CINCINNATI, OH - SEPTEMBER 1: Taylor Mays #47 of the Cincinnati Bengals draws a pass interference call while defending a pass for David Gilreath #12 of the Indianapolis Colts in the first half of an NFL preseason game at Paul Brown Stadium on September 1, 2011 in Cincinnati, Ohio. (Photo by Joe Robbins/Getty Images)
Joe Robbins/Getty Images
Matt GrayContributor IOctober 21, 2016

Taylor Mays enters his third NFL season and second under the tutelage of Mike Zimmer. still with everything to prove. Consistently referred to as having potential to be a playmaker and a game-changer in the secondary, Mays is angling to turn that potential into production as he fights for a starting gig in Cincinnati this offseason.

Geoff Hobson of Bengals.com has noted that during OTAs, "Mays is the guy that seems to be playing the most with Nelson's first group"

Defensive coach Mike Zimmer has made clear that the player who proves the most consistent will get the job, but given that, on Monday he said: "I like big, fast guys...that's always a good thing as opposed to little, bitty guys," you have to think that Zim is hoping Mays will be that guy come Week One.

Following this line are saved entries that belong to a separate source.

<file path="config.mk">
export PLATFORM = sky130hd
export DESIGN_NAME = monolith_sponge_ctrl
export DESIGN_NICKNAME = d
export VERILOG_FILES = /design/src/rtl/monolith_sponge_ctrl.sv
export SDC_FILE = /design/constraint.sdc
export NUM_CORES = 2
export LEC_CHECK = 0
export CORE_AREA = 2 2 411 413
export DETAILED_ROUTE_END_ITERATION = 8
export DIE_AREA = 0 0 413 415
export HOLD_SLACK_MARGIN = 0.1
export PLACE_DENSITY = 0.41
export SYNTH_ARGS = -nofsm -noshare
export SYNTH_HDL_FRONTEND = slang
export SYNTH_SLANG_ARGS = --single-unit
</file>
<file path="constraint.sdc">
create_clock -name clk -period 5.85 [get_ports clk]
set_input_delay 1.4625 -clock clk [delete_from_list [all_inputs] [get_ports clk]]
set_output_delay 1.4625 -clock clk [all_outputs]
set_load 0.005 [all_outputs]
</file>
<file path="src/rtl/monolith_sponge_ctrl.sv">
// Sponge-mode sequencer for a Monolith permutation core over GF(2^31-1).
// Absorbs RATE message elements per permutation into a 16-lane state.
// Applies 10* padding, drives the held-go permutation handshake, then
// squeezes OUT_LEN digest elements out on a valid/ready stream.
module monolith_sponge_ctrl #(
  parameter int RATE    = 8,
  parameter int OUT_LEN = 8
) (
  input  logic              clk,
  input  logic              reset,
  input  logic [30:0]       in_data,
  input  logic              in_valid,
  input  logic              in_last,
  output logic              in_ready,
  output logic [30:0]       out_data,
  output logic              out_valid,
  output logic              out_last,
  input  logic              out_ready,
  output logic              perm_go,
  output logic [15:0][30:0] perm_state_in,
  input  logic [15:0][30:0] perm_state_out,
  input  logic              perm_valid,
  output logic              busy
);

  localparam logic [30:0] P_MOD     = 31'h7FFF_FFFF;
  localparam logic [3:0]  RATE_LAST = 4'(RATE - 1);
  localparam logic [3:0]  OUT_LAST  = 4'(OUT_LEN - 1);

  typedef enum logic [1:0] {
    S_ABSORB  = 2'd0,
    S_PAD     = 2'd1,
    S_PERM    = 2'd2,
    S_SQUEEZE = 2'd3
  } fsm_t;

  fsm_t              fsm_r;
  logic [15:0][30:0] state_r;
  logic [3:0]        cnt_r;
  logic [3:0]        idx_r;
  logic              final_r;
  logic              need_pad_r;
  logic              in_ready_r;
  logic              perm_go_r;
  logic              out_valid_r;
  logic              out_last_r;

  logic [30:0]       in_red_s;
  logic [30:0]       lane_sum_s;
  logic              in_fire_s;
  logic              out_fire_s;

  // Modular addition of two reduced field elements.
  function automatic logic [30:0] fadd(input logic [30:0] a, input logic [30:0] b);
    logic [31:0] s;
    s = {1'b0, a} + {1'b0, b};
    if (s >= {1'b0, P_MOD}) begin
      s = s - {1'b0, P_MOD};
    end else begin
      s = s;
    end
    return s[30:0];
  endfunction

  // Reduce the input element and form the sum for the lane selected by cnt.
  always_comb begin
    in_red_s   = (in_data == P_MOD) ? 31'd0 : in_data;
    in_fire_s  = in_valid && in_ready_r;
    out_fire_s = out_valid_r && out_ready;
    if (fsm_r == S_PAD) begin
      lane_sum_s = fadd(state_r[cnt_r], 31'd1);
    end else begin
      lane_sum_s = fadd(state_r[cnt_r], in_red_s);
    end
  end

  // Sponge sequencer: state register, counters and registered handshake outputs.
  always_ff @(posedge clk) begin
    if (reset) begin
      fsm_r       <= S_ABSORB;
      state_r     <= '0;
      cnt_r       <= 4'd0;
      idx_r       <= 4'd0;
      final_r     <= 1'b0;
      need_pad_r  <= 1'b0;
      in_ready_r  <= 1'b1;
      perm_go_r   <= 1'b0;
      out_valid_r <= 1'b0;
      out_last_r  <= 1'b0;
    end else begin
      case (fsm_r)
        S_ABSORB: begin
          if (in_fire_s) begin
            state_r[cnt_r] <= lane_sum_s;
            if (cnt_r == RATE_LAST) begin
              // Full block: permute now; a final full block still owes a pad block.
              cnt_r      <= 4'd0;
              need_pad_r <= in_last;
              fsm_r      <= S_PERM;
              perm_go_r  <= 1'b1;
              in_ready_r <= 1'b0;
            end else if (in_last) begin
              cnt_r      <= cnt_r + 4'd1;
              fsm_r      <= S_PAD;
              in_ready_r <= 1'b0;
            end else begin
              cnt_r <= cnt_r + 4'd1;
            end
          end
        end
        S_PAD: begin
          state_r[cnt_r] <= lane_sum_s;
          cnt_r          <= 4'd0;
          need_pad_r     <= 1'b0;
          final_r        <= 1'b1;
          fsm_r          <= S_PERM;
          perm_go_r      <= 1'b1;
        end
        S_PERM: begin
          if (perm_valid) begin
            // State is only written once go drops, so the core input stays stable.
            state_r   <= perm_state_out;
            perm_go_r <= 1'b0;
            if (final_r) begin
              fsm_r       <= S_SQUEEZE;
              idx_r       <= 4'd0;
              out_valid_r <= 1'b1;
              out_last_r  <= (OUT_LAST == 4'd0);
            end else if (need_pad_r) begin
              fsm_r <= S_PAD;
            end else begin
              fsm_r      <= S_ABSORB;
              in_ready_r <= 1'b1;
            end
          end
        end
        S_SQUEEZE: begin
          if (out_fire_s) begin
            if (out_last_r) begin
              state_r     <= '0;
              idx_r       <= 4'd0;
              final_r     <= 1'b0;
              fsm_r       <= S_ABSORB;
              out_valid_r <= 1'b0;
              out_last_r  <= 1'b0;
              in_ready_r  <= 1'b1;
            end else begin
              idx_r      <= idx_r + 4'd1;
              out_last_r <= ((idx_r + 4'd1) == OUT_LAST);
            end
          end
        end
        default: begin
          fsm_r <= S_ABSORB;
        end
      endcase
    end
  end

  assign in_ready      = in_ready_r;
  assign perm_go       = perm_go_r;
  assign out_valid     = out_valid_r;
  assign out_last      = out_last_r;
  assign out_data      = state_r[idx_r];
  assign perm_state_in = state_r;
  assign busy          = !((fsm_r == S_ABSORB) && (cnt_r == 4'd0));

endmodule

</file>
# == Yosys cells after proc, flatten, opt, wreduce, memory -nomap -nowiden ==
# Cells that the tools add are included.
# Widths: inputs -> output; s select.
# op_classes
reduce_logical,21
muxes,60
magnitude_cmp,5
add_sub_neg,6
n_eq_ne,15
# op_table
cell,n
$mux 496,4
$pmux 496 s4,1
$bwmux 496,1
$bmux 31 s4,2
$mux 31,7
$demux 31 s4,1
$ge 32x31->1 const B,2
$sub 31x31->31 const B,2
$add 31x1->32 const B,1
$add 31x31->32,1
$eq 31x31->1 const B,1
$mux 4,6
$mux 1,22
$ne 2x2->1 const B,8
$pmux 4 s2,2
$mux 2,7
$reduce_and 4->1,3
$lt 4x5->1 const B,2
$reduce_and 5->1,2
$add 4x1->4 const B,2
$eq 4x3->1 const B,2
$pmux 1 s2,4
$pmux 2 s4,1
$reduce_and 8->1,1
13 further kinds,22
# word_totals
ff_bits,512
output_inout_bits,532
wordCells,132

# == Logic depth before layout (Yosys ltp) ==
# logic_depth
depth_word,9
ltp_mapped,26
ltp_nobuf,18

# == Worst setup path after synthesis ==
# Ideal clock, no wire load.
# synth_path
path_kind,flip-flop to flip-flop
start,reg cnt_r[0]
end,reg (tool-made name)
path_buffers,8
path_slack_ns,-0.381
setup_time_ns,0.070
stages_incl_launch_ff,24
period_less_slack_ns,6.231
t_arrival_ns,6.161
cell_sequence,dfxtp_1 > buf_6 > buf_12 > buf_12 > buf_12 > buf_12 > buf_12 > mux4_2 > mux4_2 > fa_1 > a21o_1 > a221oi_2 > o221a_2 > a21oi_1 > xnor2_1 > a2111oi_0 > and4b_1 > nand4_1 > buf_2 > a2111oi_0 > xnor2_1 > clkbuf_1 > nand2_1 > a21oi_1
# synth_rtl
item,line_no,text
"start, declared",39,logic [3:0] cnt_r;
"start signal, assigned",103,cnt_r <= cnt_r + 4'd1;
"start signal, assigned",107,cnt_r <= cnt_r + 4'd1;

==> flow_summary.json <==
{
  "max_stage_delay_ps": 610,
  "initial_core_util_pct": 21.6,
  "synthFlopType": "dfxtp_1",
  "finalMaxSlewViolations": 0,
  "antenna_found_initial": 57,
  "path_max_fanout": 8,
  "grt_use_total_pct": 34.7,
  "synth.top_cell.area_share_pct": 28.5,
  "ys_top_cells_by_area": "dfxtp_1 (28%), mux4_2 (18%), a21oi_1 (6.2%), a221oi_1 (4.6%), a32oi_1 (4.3%)",
  "syn_to_final_growth_pct": 63.7,
  "cts-buffers-inserted": 72,
  "coreArea_um2": 167000,
  "final_area_um2": 58900,
  "p_int_uw": 15200,
  "cts_tree": "yes",
  "drt_pass1_iterations": 6,
  "crit_path_start": "cnt_r[0]",
  "fp.dieArea_um2": 171000,
  "hold_viol": 0,
  "clkTransAtPathRegs_ps": 60,
  "drc_errors": 0,
  "cts.path.max_buffers": 3,
  "max_freq_ghz": 0.165,
  "yosysMostFrequentCell": "dfxtp_1",
  "slew_headroom_pct": 16.9,
  "min_from": "perm_go",
  "grt_max_degree": 167,
  "io_buffers": 1064,
  "skew_ps": 41.1,
  "htree_levels": 3,
  "drive_gt1_share_pct": 28.9,
  "detailed_place_hpwl_um": 240000,
  "fin_crit_sh_pct": 104,
  "cp.required_ps": 6430,
  "violations": "setup timing",
  "pre_cts_slack_ps": -1300,
  "gp_congestion": 0.976,
  "fill_cells": 17300,
  "comb_power_share_pct": 67.8,
  "clkLatencyLatePin_ps": 700,
  "fp-row-count": 150,
  "finalCriticalPeriod_ps": 6070,
  "yosysWarningCount": 0,
  "synth_edf_count": 0,
  "synth_cell_types": 101,
  "ys_async_sr_fraction_pct": 0,
  "hold_ws_ps": 507,
  "grt_first_pass_wirelength_um": 408000,
  "worst-setup-path-type": "flop to flop",
  "wl_per_cell_um": 40.2,
  "critPathLaunchType": "flop",
  "synth_area_leader_cell": "dfxtp_1",
  "chipHeight_um": 415,
  "placed_cell_area_um2": 53700,
  "synth_common_cells": "dfxtp_1 (512), a21oi_1 (444), nor2_1 (368)",
  "pwr-share-clk_pct": 15.4,
  "finalSetupViolCount": 155,
  "rsz0062_at_grt": "true",
  "syn_inst": 4058,
  "worst_slew_pin_slew_ps": 1250,
  "drt_wl_total_um": 312000,
  "switching_share_pct": 50.0,
  "hold_path.class": "flop to flop",
  "ir_drop_mv": 0.312,
  "power_frac_seq_pct": 16.8,
  "viasPerCell": 5.85,
  "worst_setup_path_end_kind": "flop",
  "p_switching_uw": 15200,
  "finalNetCount": 6046,
  "postRouteAntennaNets": 0,
  "power_density_nw_per_um2": 516,
  "die_w_um": 413,
  "grt_overflow": 0,
  "drtIter0Drc": 5157,
  "avgSynthCellArea_um2": 8.87,
  "crit_slowest_cell": "mux4_2",
  "synth_area_um2": 36000,
  "maxCapViolations": 0,
  "regToRegStartpoint": "cnt_r[0]",
  "crit_arrival_ps": 6660,
  "final_util_pct": 35.4,
  "ys_seq_elements": 512,
  "path_common_cell": "buf_6",
  "cts_sinks": 512,
  "p_leak_uw": 0.0209,
  "power_uw": 30400,
  "grt_pass1_vias": 44400,
  "crit_chain": "buf_12 -> mux4_2 -> mux4_2 -> buf_12 -> fa_2 -> a21o_1 -> a221oi_4 -> buf_6 -> o221a_4 -> a21oi_4 -> xnor2_2 -> a2111oi_4 -> and4b_1 -> nand4_1 -> buf_4 -> buf_6 -> buf_6 -> a2111oi_4 -> xor2_1 -> buf_6 -> buf_12 -> nand2_4 -> a21oi_2",
  "root_buffer": "clkbuf_16",
  "synth_fp_nets": 4637,
  "vias": 45400,
  "worst_slack_ps": -224,
  "status": "complete, but fails checks",
  "ioPinCount": 1065,
  "yosysSeqAreaShare_pct": 28.5
}
==> cells by family (layout without fill, tap and decap cells) <==
| family | after synthesis | count (layout) | synth area share, % |
|---|---|---|---|
| fa+ha+maj | 46 | 46 | 1.62 |
| flops | 512 | 512 | 28.5 |
| other cells | 0 | 39 | 0 |
| mux | 298 | 298 | 18.1 |
| xor+xnor | 72 | 72 | 1.77 |
| compound gates | 1360 | 1360 | 26.5 |
| buf+inv | 463 | 1925 | 5.71 |
| simple gates | 1307 | 1307 | 17.8 |
==> power by group through the flow <==
stage | sequential [µW] | clock, µW | combinational, µW
4_1_cts | 5070 | 4750 | 19500
3_5_place_dp | 5140 | 0 | 18000
6_report | 5110 | 4690 | 20600
2_1_floorplan | 4830 | 0 | 7180
3_3_place_gp | 5120 | 0 | 18000
5_1_grt | 5160 | 4850 | 21200
==> final timing paths <==
check             endpoint  slack (ps)  depth (start not counted)
setup / recovery      flop        -220                         23
hold / removal     perm_go         510                          2
setup reg to reg      flop        -220                         23
hold reg to reg    perm_go         510                          2
==> layout make-up <==
| cell class | instances | area (µm²) | area share [%] |
|---|---|---|---|
| Antenna cell | 39 | 97.6 | 0.166 |
| Clock buffer | 103 | 2120 | 3.59 |
| Clock inverter | 24 | 285 | 0.484 |
| Inverter | 30 | 114 | 0.193 |
| Multi-Input combinational cell | 3083 | 26000 | 44.2 |
| Sequential cell | 512 | 10300 | 17.4 |
| Tap cell | 2204 | 2760 | 4.68 |
| Timing Repair Buffer | 1768 | 17300 | 29.3 |
==> per-stage QoR <==
step / cells / TNS [ps]
6_report: 7763 / -11440
5_1_grt: 7749 / -38720
4_1_cts: 7701 / -4470
3_5_place_dp: 7530 / -527220
3_3_place_gp: 7530 / -469180
2_1_floorplan: 4058 / -21.5
==> placed cells by master (no fill, tap or decap), drive strengths merged, types with 12 or more instances in the layout <==
master / instances
a22oi: 58
a21oi: 448
mux4: 282
nand2: 373
xnor2: 44
nor3: 75
diode: 39
a211oi: 150
nor4: 12
a32oi: 175
nand3: 98
nor2: 371
or2: 14
buf: 700
dfxtp: 512
clkbuf: 125
xor2: 28
a31oi: 17
ha: 45
o22ai: 13
a21o: 13
clkinv: 15
mux2i: 12
nor3b: 18
o211ai: 28
nand4: 41
a221oi: 228
and2: 48
and3: 202
clkdlybuf4s50: 1032
and4: 17
inv: 33
o21ai: 152
==> per-layer routing <==
metal / GRT usage, % / wire [µm]
met4: 22.3 / 24800
met3: 7.78 / 25400
met5: 0 / 136
met1: 39.8 / 114000
met2: 57.9 / 147000
==> repair_timing <==
item,4_1_cts,5_1_grt
pin swaps,114,128
setup endpoints to repair,496,496
gates resized for setup,225,298
gates cloned,12,3
buffers inserted,34,23
hold buffers,0,0
==> worst max-delay path: cells and delay by family, from the launching register on <==
family | cells | cell delay (ps)
AND/OR/NAND/NOR | 3 | 510
flip-flops | 1 | 450
AO/OA/AOI/OAI | 7 | 1710
adder cells (fa/ha/maj) | 1 | 350
multiplexers | 2 | 1150
XOR/XNOR | 2 | 410
buffers and inverters | 8 | 1310
Note: power is estimated with default switching activity, not from simulation.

That is not to suggest that Mays is the only juggernaut in the Bengals secondary, with fifth-round pick George Iloka from Boise State sizing up at an equally large 6'4" 225lbs, and Robert Sands impressing coaches with the speed he packs into his 6'4" frame. Both of these young guys would appear to have a legitimate shot at pulling off an upset over Mays, for now at least.

Zimmer spoke openly about the progress of Taylor Mays on Monday: "In some areas; still got a ways to go...(He needs) consistency. Doing things right. Discipline. Accountability. Whoever lines up there, that is what I want: accountability. Day in and day out."

For now, Zimmer is keeping quiet on the position battle, and rightfully so. Mays may be the prime candidate for the job, but revealing that right now could see him relax a little too much and would also stunt the growth of the likes of Robert Sands, Jeromy Miles and George Iloka.

The battle for Chris Crocker's vacant spot is as Taylor Mays put it, "wide open." and is shaping up to be one of the most interesting positional tussles as we head into training camp.